Recenti studi su EVs nel sangue hanno dimostrato che la composizione e conta EV cambiano durante la causa di numerose malattie. Pertanto, l'analisi e l'ulteriore caratterizzazione di questi veicoli elettrici sono di grande interesse per valutare ulteriormente il loro potenziale utilizzo come biomarcatori di malattia per la diagnosi e la prognosi o per valutare le risposte di terapia. Il protocollo qui presentiamo permette l'isolamento di vescicole con un diametro fino a 600 nm, che non contengono organelli cellulari. Queste osservazioni sono in linea con l'attuale definizione di MV ed escludono la presenza di corpi apoptotici 2. Utilizzando Western Blotting, siamo stati in grado di dimostrare che le MV isolate mostrano una elevata espressione di tubulina, mentre i tetraspanine CD9 e CD81 che vengono spesso utilizzati come marcatori Exo sono stati solo leggermente espressi. Ciò conferma che gli MV differiscono da Exos e si adatta alla recente caratterizzazione approfondita e il confronto di entrambe le popolazioni eV di proteomica 25.

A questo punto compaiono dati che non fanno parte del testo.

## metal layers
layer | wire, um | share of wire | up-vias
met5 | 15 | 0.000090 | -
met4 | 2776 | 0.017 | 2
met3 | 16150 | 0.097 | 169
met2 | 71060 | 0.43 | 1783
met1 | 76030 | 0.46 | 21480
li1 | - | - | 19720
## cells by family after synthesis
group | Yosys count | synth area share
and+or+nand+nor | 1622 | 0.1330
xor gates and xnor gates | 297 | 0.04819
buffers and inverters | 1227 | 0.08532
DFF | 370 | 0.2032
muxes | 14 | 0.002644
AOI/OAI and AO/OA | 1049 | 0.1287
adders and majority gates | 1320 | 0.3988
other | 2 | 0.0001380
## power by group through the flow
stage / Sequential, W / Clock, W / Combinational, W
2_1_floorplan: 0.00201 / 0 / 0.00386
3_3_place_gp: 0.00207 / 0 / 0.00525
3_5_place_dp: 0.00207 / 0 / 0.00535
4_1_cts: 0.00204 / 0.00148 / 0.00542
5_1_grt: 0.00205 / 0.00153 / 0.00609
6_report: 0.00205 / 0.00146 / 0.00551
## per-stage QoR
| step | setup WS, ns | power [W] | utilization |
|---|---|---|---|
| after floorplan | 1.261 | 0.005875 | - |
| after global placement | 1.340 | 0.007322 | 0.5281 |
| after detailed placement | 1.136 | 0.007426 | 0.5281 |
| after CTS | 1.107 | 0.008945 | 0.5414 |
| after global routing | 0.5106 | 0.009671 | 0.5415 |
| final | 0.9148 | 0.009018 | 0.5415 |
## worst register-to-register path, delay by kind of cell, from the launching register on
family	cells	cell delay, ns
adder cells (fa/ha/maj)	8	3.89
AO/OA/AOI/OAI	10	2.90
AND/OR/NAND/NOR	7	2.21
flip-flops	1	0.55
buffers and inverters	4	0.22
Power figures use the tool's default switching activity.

content "> Durante acquisizione di campioni di sangue, è fondamentale per mantenere il tempo tra l'iniezione in vena e preparazione plasma più breve possibile per evitare la degradazione MV. Inoltre, conservazione prolungata dei campioni di sangue potrebbe portare all'attivazione di cellule del sangue causando maggiore MV spargimento e infine apoptosi che provoca il rilascio di corpi apoptotici. Un'altra considerazione importante per isolamento MV è di evitare contaminazioni di preparati MT con le proteine ​​plasmatiche o Exos piccoli. Pertanto, è fondamentale per rimuovere la maggior quantità di surnatante possibile dopo la filatura giù le MV a 14.000 x g. Poiché il pellet è normalmente visibile e saldamente fissato alla parete del tubo, il supernatante può essere facilmente rimosso con una pipetta. In contrasto Exos che tendono a formare aggregati durante la preparazione per ultracentrifugazione alta velocità e sono spesso difficili da riportare in sospensione, questo problema non si verifica con MV.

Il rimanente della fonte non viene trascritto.